US Foreign Secretary John Kerry is seeking to mend fences with Germany. Meanwhile whistleblower Edward Snowden's closest ally, WikiLeaks activist Sarah Harrison, is in Germany for fear of prosecution in the UK.
WikiLeaks' Sarah Harrison arrived in Germany from Russia over the weekend. She said that she had been advised against traveling back to Britain because she could be prosecuted there under anti-terror laws.
Harrison had worked with WikiLeaks founder Julian Assange until he sought refuge in the Ecuadorean embassy in London. She then accompanied former US National Security Agency (NSA) contractor Edward Snowden first in Hong Kong and then to Russia after he had published information on the US intelligence agency's spying activities in Europe.

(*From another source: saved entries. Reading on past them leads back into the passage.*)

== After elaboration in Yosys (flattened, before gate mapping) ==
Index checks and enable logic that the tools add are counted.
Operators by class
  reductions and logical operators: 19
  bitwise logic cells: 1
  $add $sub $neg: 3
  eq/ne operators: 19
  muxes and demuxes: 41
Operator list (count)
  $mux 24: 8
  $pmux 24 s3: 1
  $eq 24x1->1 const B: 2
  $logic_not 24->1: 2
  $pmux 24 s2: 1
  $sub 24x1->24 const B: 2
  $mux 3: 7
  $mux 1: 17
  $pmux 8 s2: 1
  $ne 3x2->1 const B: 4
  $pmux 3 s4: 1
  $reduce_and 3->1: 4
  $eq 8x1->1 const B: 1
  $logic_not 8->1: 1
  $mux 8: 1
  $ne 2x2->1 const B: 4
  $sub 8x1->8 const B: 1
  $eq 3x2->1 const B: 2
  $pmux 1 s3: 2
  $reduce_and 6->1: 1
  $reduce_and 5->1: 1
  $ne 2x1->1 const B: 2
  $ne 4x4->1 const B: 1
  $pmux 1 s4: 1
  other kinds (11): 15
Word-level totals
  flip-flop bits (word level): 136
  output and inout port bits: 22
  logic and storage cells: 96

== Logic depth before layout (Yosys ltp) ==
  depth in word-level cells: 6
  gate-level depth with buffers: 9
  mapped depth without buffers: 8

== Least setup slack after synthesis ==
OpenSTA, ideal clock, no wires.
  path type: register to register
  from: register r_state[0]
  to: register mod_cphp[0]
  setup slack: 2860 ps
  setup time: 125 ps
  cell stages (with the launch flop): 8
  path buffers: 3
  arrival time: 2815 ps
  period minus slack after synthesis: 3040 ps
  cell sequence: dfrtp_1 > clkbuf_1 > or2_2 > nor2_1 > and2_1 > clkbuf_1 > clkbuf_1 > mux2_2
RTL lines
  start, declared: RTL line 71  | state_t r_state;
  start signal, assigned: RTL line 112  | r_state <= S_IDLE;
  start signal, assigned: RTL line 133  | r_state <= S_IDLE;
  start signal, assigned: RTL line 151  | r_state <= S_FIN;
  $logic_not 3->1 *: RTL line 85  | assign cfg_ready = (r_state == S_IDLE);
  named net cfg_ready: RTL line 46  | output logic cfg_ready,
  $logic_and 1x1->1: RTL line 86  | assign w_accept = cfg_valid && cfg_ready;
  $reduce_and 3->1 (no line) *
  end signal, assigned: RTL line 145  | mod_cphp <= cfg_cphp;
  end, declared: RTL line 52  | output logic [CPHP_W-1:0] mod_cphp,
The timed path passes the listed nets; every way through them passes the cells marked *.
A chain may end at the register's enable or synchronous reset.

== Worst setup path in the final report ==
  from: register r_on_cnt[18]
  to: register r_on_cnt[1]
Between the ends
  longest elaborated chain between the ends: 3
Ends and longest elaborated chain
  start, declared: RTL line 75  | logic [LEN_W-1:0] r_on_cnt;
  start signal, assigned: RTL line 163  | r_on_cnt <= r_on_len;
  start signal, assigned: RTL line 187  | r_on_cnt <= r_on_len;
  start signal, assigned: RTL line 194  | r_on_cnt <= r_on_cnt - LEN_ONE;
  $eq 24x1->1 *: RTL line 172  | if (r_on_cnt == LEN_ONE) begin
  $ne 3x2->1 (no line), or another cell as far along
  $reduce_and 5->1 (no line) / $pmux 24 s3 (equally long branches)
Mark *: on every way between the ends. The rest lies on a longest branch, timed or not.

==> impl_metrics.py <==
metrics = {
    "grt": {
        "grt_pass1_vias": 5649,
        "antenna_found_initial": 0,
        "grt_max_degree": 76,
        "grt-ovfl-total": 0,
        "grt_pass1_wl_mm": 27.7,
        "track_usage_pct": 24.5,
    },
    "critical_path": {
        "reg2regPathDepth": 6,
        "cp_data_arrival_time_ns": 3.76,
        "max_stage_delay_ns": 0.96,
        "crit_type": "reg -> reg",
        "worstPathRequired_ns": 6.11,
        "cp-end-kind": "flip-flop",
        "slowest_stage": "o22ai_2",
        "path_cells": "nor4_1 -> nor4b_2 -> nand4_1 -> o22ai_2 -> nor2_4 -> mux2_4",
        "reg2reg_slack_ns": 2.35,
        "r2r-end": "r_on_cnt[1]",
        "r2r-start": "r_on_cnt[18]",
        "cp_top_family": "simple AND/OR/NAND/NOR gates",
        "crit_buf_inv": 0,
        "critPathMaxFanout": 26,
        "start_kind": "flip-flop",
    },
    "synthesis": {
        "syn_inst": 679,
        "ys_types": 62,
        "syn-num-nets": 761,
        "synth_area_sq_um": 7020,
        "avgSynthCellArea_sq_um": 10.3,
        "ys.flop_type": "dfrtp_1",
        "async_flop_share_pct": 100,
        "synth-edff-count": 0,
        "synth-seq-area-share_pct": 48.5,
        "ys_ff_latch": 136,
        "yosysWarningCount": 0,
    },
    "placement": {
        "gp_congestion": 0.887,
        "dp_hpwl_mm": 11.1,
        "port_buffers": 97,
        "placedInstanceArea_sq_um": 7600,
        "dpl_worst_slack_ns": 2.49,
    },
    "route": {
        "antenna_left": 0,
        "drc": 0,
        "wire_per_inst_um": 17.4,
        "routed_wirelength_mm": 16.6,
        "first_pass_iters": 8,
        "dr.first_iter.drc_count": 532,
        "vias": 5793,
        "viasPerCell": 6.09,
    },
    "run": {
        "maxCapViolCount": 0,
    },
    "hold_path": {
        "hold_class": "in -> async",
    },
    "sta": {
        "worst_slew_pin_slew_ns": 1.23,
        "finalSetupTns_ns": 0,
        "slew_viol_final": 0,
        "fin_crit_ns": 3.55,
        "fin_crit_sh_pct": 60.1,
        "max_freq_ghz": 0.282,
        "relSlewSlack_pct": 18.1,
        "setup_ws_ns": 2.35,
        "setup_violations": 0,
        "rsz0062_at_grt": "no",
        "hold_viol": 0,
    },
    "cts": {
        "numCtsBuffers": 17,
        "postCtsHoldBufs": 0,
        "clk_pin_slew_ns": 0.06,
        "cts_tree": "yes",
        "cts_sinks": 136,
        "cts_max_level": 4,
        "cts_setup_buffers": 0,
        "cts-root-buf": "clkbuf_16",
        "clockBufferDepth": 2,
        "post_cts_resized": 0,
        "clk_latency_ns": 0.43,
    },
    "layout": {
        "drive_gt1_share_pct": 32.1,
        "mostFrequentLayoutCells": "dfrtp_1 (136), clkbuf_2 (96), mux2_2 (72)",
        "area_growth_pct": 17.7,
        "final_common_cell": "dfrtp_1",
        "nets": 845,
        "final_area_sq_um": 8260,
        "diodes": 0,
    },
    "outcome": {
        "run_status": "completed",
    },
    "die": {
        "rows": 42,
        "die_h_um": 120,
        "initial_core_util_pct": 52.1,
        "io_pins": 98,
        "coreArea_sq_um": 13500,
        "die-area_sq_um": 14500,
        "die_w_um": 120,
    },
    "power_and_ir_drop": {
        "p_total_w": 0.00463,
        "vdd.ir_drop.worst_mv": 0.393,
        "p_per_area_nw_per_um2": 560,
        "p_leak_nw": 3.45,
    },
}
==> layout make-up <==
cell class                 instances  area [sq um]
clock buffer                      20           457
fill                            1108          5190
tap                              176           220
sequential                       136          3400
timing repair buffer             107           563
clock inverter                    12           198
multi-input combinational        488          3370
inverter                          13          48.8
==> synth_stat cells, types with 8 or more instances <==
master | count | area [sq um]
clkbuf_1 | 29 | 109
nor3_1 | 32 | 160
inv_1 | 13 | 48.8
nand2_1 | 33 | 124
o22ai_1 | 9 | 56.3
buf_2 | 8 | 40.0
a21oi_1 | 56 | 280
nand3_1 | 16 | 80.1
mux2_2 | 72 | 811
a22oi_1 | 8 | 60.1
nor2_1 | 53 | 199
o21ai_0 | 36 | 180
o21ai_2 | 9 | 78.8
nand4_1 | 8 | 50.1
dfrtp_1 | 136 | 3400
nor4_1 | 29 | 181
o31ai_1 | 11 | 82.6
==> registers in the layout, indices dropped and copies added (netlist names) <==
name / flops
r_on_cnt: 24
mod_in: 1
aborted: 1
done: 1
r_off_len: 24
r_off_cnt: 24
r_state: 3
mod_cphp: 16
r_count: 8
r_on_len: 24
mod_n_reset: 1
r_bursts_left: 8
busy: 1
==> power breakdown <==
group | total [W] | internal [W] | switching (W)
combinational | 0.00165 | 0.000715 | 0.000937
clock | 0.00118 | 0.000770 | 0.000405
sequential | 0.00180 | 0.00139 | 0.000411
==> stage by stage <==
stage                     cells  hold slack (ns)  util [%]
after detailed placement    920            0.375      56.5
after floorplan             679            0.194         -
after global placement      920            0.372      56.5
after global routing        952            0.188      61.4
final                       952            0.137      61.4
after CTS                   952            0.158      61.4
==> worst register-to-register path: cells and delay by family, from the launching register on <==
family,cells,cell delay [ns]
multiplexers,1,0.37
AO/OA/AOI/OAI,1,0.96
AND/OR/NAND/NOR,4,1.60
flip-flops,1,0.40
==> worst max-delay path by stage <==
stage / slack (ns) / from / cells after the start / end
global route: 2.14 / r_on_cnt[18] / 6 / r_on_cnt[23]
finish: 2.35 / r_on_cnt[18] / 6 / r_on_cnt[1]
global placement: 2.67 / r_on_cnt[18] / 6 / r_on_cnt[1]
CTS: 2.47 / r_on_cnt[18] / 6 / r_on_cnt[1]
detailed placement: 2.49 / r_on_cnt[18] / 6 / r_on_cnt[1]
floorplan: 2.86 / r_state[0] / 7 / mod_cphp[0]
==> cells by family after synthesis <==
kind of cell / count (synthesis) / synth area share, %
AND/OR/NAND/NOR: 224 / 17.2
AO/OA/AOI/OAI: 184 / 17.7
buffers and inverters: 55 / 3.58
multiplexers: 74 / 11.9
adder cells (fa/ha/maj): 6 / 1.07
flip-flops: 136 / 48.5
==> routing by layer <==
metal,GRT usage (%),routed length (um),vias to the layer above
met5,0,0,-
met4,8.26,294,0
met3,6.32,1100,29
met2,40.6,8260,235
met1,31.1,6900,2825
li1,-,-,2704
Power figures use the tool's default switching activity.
`src/rtl/spi_slave_frame.sv`:
```
// SPI slave frame engine: deserialises {cmd, payload} frames sampled on clk and
// serialises RAM read data onto MISO, with abort detection and response timeout.
module spi_slave_frame #(
  parameter int DATA_W      = 8,
  parameter bit LSB_FIRST   = 1'b0,
  parameter int TX_WAIT_MAX = 16
) (
  input  logic              clk,
  input  logic              rst,
  input  logic              SS_n,
  input  logic              MOSI,
  input  logic              tx_valid,
  input  logic [DATA_W-1:0] tx_data,
  output logic [DATA_W+1:0] rx_data,
  output logic              rx_valid,
  output logic              MISO,
  output logic              frame_err,
  output logic              rd_pending,
  output logic              busy
);

  localparam int FRAME_W = DATA_W + 2;
  localparam int CNT_MAX = (TX_WAIT_MAX > FRAME_W) ? TX_WAIT_MAX : FRAME_W;
  localparam int CNT_W   = $clog2(CNT_MAX + 1);
  localparam logic [CNT_W-1:0] RX_LAST   = CNT_W'(FRAME_W - 2);
  localparam logic [CNT_W-1:0] TX_LAST   = CNT_W'(DATA_W - 1);
  localparam logic [CNT_W-1:0] WAIT_LAST = CNT_W'((TX_WAIT_MAX > 0) ? TX_WAIT_MAX - 1 : 0);

  typedef enum logic [2:0] {
    IDLE, CHK_CMD, WRITE, READ_ADD, READ_DATA, RESP_WAIT, RESP_SHIFT, WAIT_END
  } state_t;

  state_t              state_q, state_d;
  logic [CNT_W-1:0]    cnt;
  logic [FRAME_W-2:0]  rx_shift;
  logic [DATA_W-1:0]   tx_shift;
  logic                abort, rx_done, tx_load, tx_done, timeout;

  // NOTE: every signal written here gets a default first so no latch is inferred.
  always_comb begin
    state_d = state_q;
    abort   = 1'b0;
    rx_done = 1'b0;
    tx_load = 1'b0;
    tx_done = 1'b0;
    timeout = 1'b0;
    unique case (state_q)
      IDLE:      if (!SS_n) state_d = CHK_CMD;
      CHK_CMD: begin
        if (SS_n)            abort   = 1'b1;
        else if (!MOSI)      state_d = WRITE;
        else if (rd_pending) state_d = READ_DATA;
        else                 state_d = READ_ADD;
      end
      WRITE, READ_ADD, READ_DATA: begin
        if (SS_n) abort = 1'b1;
        else if (cnt == RX_LAST) begin
          rx_done = 1'b1;
          state_d = (state_q == READ_DATA) ? RESP_WAIT : WAIT_END;
        end
      end
      RESP_WAIT: begin
        if (SS_n) abort = 1'b1;
        else if (tx_valid) begin
          tx_load = 1'b1;
          state_d = RESP_SHIFT;
        end else if ((TX_WAIT_MAX > 0) && (cnt == WAIT_LAST)) begin
          timeout = 1'b1;
          state_d = WAIT_END;
        end
      end
      RESP_SHIFT: begin
        if (SS_n) abort = 1'b1;
        else if (cnt == TX_LAST) begin
          tx_done = 1'b1;
          state_d = WAIT_END;
        end
      end
      WAIT_END:  if (SS_n) state_d = IDLE;
      default:   state_d = IDLE;
    endcase
    if (abort) state_d = IDLE;
  end

  // NOTE: sequential state uses non-blocking assignments so all registers update together.
  always_ff @(posedge clk) begin
    if (rst) state_q <= IDLE;
    else     state_q <= state_d;
  end

  // cnt tracks cycles spent in the current state: bit index while shifting,
  // elapsed wait while in RESP_WAIT.
  always_ff @(posedge clk) begin
    if (rst) begin
      cnt        <= '0;
      rx_shift   <= '0;
      tx_shift   <= '0;
      rx_data    <= '0;
      rx_valid   <= 1'b0;
      frame_err  <= 1'b0;
      rd_pending <= 1'b0;
    end else begin
      cnt       <= (state_d == state_q) ? cnt + 1'b1 : '0;
      rx_valid  <= rx_done;
      frame_err <= abort | timeout;

      if (state_q == CHK_CMD)
        rx_shift <= {{(FRAME_W-2){1'b0}}, MOSI};
      else if (state_q inside {WRITE, READ_ADD, READ_DATA})
        rx_shift <= {rx_shift[FRAME_W-3:0], MOSI};

      if (rx_done) begin
        rx_data <= {rx_shift, MOSI};
        if (state_q == READ_ADD) rd_pending <= 1'b1;
      end

      if (tx_load)
        tx_shift <= tx_data;
      else if (state_q == RESP_SHIFT)
        tx_shift <= LSB_FIRST ? {1'b0, tx_shift[DATA_W-1:1]} : {tx_shift[DATA_W-2:0], 1'b0};

      if (tx_done) rd_pending <= 1'b0;
    end
  end

  assign MISO = (state_q == RESP_SHIFT) ? (LSB_FIRST ? tx_shift[0] : tx_shift[DATA_W-1]) : 1'b0;
  assign busy = (state_q != IDLE);

endmodule

```
[src/rtl/uart_rx_deframer.sv]
// UART receiver: start, 7 data bits LSB first, parity, stop; 16x oversampled.
//   state     | meaning
//   ST_IDLE   | waiting for rxd_s low on a tick
//   ST_START  | counting to mid start bit, rejects glitches
//   ST_DATA   | sampling 7 data bits mid-bit
//   ST_PARITY | sampling the parity bit
//   ST_STOP   | sampling stop, publishing the frame, back to idle mid-stop
import uart_pkg::*;

module uart_rx_deframer #(
    parameter logic PARITY_ODD = 1'b0
) (
    input  logic                 clk,
    input  logic                 rst_n,
    input  logic                 baud_tick_16x,
    input  logic                 rxd,
    output logic [DATA_BITS-1:0] data_out,
    output logic                 data_valid,
    output logic                 parity_err,
    output logic                 frame_err,
    output logic                 busy
);

    localparam logic [3:0] TICK_MID  = 4'(MID_TICK);
    localparam logic [3:0] TICK_LAST = 4'(OVERSAMPLE - 1);
    localparam logic [2:0] IDX_LAST  = 3'(DATA_BITS - 1);

    logic                 rxd_s;
    uart_state_t          state, state_nxt;
    logic [3:0]           tick_cnt, tick_cnt_nxt;
    logic [2:0]           bit_idx, bit_idx_nxt;
    logic [DATA_BITS-1:0] shift_reg, shift_reg_nxt;
    logic                 par_bit, par_bit_nxt;
    logic [DATA_BITS-1:0] data_out_nxt;
    logic                 data_valid_nxt, parity_err_nxt, frame_err_nxt;

    uart_sync2 u_sync (
        .clk   (clk),
        .rst_n (rst_n),
        .d     (rxd),
        .q     (rxd_s)
    );

    always_ff @(posedge clk or negedge rst_n) begin
        if (!rst_n) begin
            state      <= ST_IDLE;
            tick_cnt   <= '0;
            bit_idx    <= '0;
            shift_reg  <= '0;
            par_bit    <= 1'b0;
            data_out   <= '0;
            data_valid <= 1'b0;
            parity_err <= 1'b0;
            frame_err  <= 1'b0;
        end else begin
            state      <= state_nxt;
            tick_cnt   <= tick_cnt_nxt;
            bit_idx    <= bit_idx_nxt;
            shift_reg  <= shift_reg_nxt;
            par_bit    <= par_bit_nxt;
            data_out   <= data_out_nxt;
            data_valid <= data_valid_nxt;
            parity_err <= parity_err_nxt;
            frame_err  <= frame_err_nxt;
        end
    end

    always_comb begin
        state_nxt      = state;
        tick_cnt_nxt   = tick_cnt;
        bit_idx_nxt    = bit_idx;
        shift_reg_nxt  = shift_reg;
        par_bit_nxt    = par_bit;
        data_out_nxt   = data_out;
        data_valid_nxt = 1'b0;
        parity_err_nxt = parity_err;
        frame_err_nxt  = frame_err;

        if (baud_tick_16x) begin
            case (state)
                ST_IDLE: begin
                    if (!rxd_s) begin
                        tick_cnt_nxt = '0;
                        state_nxt    = ST_START;
                    end
                end
                ST_START: begin
                    if (tick_cnt == TICK_MID) begin
                        if (rxd_s) begin
                            state_nxt = ST_IDLE;
                        end else begin
                            tick_cnt_nxt = '0;
                            bit_idx_nxt  = '0;
                            state_nxt    = ST_DATA;
                        end
                    end else begin
                        tick_cnt_nxt = tick_cnt + 4'd1;
                    end
                end
                ST_DATA: begin
                    tick_cnt_nxt = tick_cnt + 4'd1;
                    if (tick_cnt == TICK_LAST) begin
                        shift_reg_nxt = {rxd_s, shift_reg[DATA_BITS-1:1]};
                        if (bit_idx == IDX_LAST) state_nxt = ST_PARITY;
                        else bit_idx_nxt = bit_idx + 3'd1;
                    end
                end
                ST_PARITY: begin
                    tick_cnt_nxt = tick_cnt + 4'd1;
                    if (tick_cnt == TICK_LAST) begin
                        par_bit_nxt = rxd_s;
                        state_nxt   = ST_STOP;
                    end
                end
                ST_STOP: begin
                    tick_cnt_nxt = tick_cnt + 4'd1;
                    // Leaving at mid-stop lets a back-to-back start bit be caught on time.
                    if (tick_cnt == TICK_LAST) begin
                        data_out_nxt   = shift_reg;
                        parity_err_nxt = (par_bit != ((^shift_reg) ^ PARITY_ODD));
                        frame_err_nxt  = ~rxd_s;
                        data_valid_nxt = 1'b1;
                        state_nxt      = ST_IDLE;
                    end
                end
                default: state_nxt = ST_IDLE;
            endcase
        end
    end

    assign busy = (state != ST_IDLE);

endmodule
[config.mk]
export PLATFORM = sky130hd
export DESIGN_NAME = uart_rx_deframer
export DESIGN_NICKNAME = d
export VERILOG_FILES = /design/src/rtl/uart_pkg.sv /design/src/rtl/uart_sync2.sv /design/src/rtl/uart_rx_deframer.sv
export SDC_FILE = /design/constraint.sdc
export NUM_CORES = 1
export LEC_CHECK = 0
export ABC_AREA = 1
export CAP_MARGIN = 15
export CORE_UTILIZATION = 48
export DETAILED_ROUTE_END_ITERATION = 8
export GPL_ROUTABILITY_DRIVEN = 0
export PLACE_DENSITY_LB_ADDON = 0.3
export SETUP_SLACK_MARGIN = 0.3
export SYNTH_ARGS = -nofsm -noshare
export SYNTH_HDL_FRONTEND = slang
export SYNTH_HIERARCHICAL = 1
export SYNTH_SLANG_ARGS = --single-unit
[constraint.sdc]
create_clock -name clk -period 3 [get_ports clk]
set_clock_uncertainty 0.05 [all_clocks]
set_input_delay 0.45 -clock clk [delete_from_list [all_inputs] [get_ports clk]]
set_output_delay 0.45 -clock clk [all_outputs]
set_load 0.01 [all_outputs]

Harrison, who is refusing to give media interviews, was also present last week when German Green party lawmaker Christian Ströbele spoke to Snowden in Moscow.
Snowden's information has led to a string of revelations, including details of US spying activities in Germany and other European countries.
Ströbele had sought to encourage Snowden to testify before a parliamentary committee in Berlin that is investigating NSA activities in Germany. Documents leaked by Snowden showed that Chancellor Angela Merkel's mobile phone had been tapped.
In an interview with the Germany daily mass-circulation tabloid Bild on Thursday, US Secretary of State John Kerry admitted that bilateral relations had worsened with the public outrage over NSA activities.
"There is no doubt this situation has led to tension in our relations with Germany and the Germans," Kerry said.
"We will work together with our German allies to reach an agreement on these issues," he said, stressing that good relations and a unified approach were necessary to move forward on establishing a trans-Atlantic free trade agreement as well as finding a solution for the ongoing crisis in Syria.
Snowden's revelations included information on spying activities being undertaken from the US and UK embassy premises in Berlin.
On Thursday afternoon the heads of Britain's three intelligence agencies MI5, MI6 and Government Communications Headquarters made an unprecedented appearance before lawmakers in London to discuss information leaked by the US analyst.